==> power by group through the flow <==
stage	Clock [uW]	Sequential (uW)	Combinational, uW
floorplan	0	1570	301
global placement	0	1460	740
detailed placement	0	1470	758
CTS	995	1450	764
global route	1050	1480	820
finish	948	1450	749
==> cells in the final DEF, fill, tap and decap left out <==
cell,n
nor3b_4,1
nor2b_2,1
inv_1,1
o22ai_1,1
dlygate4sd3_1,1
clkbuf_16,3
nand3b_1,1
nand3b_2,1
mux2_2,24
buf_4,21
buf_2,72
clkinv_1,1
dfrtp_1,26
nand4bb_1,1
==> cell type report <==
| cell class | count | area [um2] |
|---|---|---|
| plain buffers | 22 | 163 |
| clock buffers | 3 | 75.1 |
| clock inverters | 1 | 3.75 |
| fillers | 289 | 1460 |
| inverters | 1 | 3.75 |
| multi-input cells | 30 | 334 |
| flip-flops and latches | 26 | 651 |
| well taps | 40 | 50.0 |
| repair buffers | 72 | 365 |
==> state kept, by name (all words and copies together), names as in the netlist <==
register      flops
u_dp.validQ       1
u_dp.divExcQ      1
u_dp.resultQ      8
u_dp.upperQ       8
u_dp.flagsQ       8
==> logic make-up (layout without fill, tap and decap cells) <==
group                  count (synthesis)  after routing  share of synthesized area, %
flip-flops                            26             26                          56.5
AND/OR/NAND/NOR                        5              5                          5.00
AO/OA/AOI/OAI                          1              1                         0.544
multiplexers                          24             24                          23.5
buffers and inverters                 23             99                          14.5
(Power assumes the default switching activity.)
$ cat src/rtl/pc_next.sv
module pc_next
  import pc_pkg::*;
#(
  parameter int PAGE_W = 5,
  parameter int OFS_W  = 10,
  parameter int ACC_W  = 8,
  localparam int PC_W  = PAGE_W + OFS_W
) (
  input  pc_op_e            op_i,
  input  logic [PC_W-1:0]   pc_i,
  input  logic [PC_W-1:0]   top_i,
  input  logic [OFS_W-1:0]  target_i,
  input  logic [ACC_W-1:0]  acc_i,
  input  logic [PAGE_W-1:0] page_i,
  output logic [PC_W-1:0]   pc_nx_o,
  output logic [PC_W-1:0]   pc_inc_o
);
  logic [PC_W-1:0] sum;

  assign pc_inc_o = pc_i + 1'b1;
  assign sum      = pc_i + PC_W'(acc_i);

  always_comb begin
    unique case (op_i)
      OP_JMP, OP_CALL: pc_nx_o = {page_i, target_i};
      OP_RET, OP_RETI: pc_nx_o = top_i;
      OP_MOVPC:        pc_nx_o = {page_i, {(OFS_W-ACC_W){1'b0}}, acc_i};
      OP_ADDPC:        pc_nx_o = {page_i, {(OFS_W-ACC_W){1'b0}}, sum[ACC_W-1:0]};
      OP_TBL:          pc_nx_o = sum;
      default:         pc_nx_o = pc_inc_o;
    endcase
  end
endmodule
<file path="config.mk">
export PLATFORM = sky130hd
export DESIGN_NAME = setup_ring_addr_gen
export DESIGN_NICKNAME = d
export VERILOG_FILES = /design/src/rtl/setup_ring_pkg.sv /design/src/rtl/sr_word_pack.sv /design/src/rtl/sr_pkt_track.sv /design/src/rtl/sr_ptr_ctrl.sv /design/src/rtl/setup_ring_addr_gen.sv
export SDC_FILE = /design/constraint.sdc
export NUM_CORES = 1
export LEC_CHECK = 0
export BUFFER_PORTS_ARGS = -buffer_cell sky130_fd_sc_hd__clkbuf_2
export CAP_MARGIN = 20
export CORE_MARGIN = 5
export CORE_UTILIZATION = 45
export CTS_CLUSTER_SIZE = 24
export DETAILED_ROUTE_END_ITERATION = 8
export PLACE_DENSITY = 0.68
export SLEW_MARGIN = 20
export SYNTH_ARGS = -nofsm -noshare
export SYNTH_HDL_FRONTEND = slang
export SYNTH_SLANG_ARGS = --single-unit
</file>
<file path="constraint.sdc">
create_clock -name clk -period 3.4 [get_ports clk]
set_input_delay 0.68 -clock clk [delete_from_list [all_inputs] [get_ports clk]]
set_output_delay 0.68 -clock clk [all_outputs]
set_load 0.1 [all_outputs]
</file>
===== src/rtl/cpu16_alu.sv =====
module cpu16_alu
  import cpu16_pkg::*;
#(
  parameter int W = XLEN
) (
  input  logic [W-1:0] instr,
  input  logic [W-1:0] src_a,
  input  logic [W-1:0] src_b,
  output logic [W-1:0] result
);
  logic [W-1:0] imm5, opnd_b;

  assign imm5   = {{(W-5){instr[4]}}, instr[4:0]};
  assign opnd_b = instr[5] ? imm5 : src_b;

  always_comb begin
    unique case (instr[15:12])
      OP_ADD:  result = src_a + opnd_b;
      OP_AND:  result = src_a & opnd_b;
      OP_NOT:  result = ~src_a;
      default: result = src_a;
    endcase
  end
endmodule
··········
PROBLEM DESCRIPTION = Each line of the entries above that has the word "group" is to be copied.

RESULT OF THE EXERCISE =
==> power by group through the flow <==
group                  count (synthesis)  after routing  share of synthesized area, %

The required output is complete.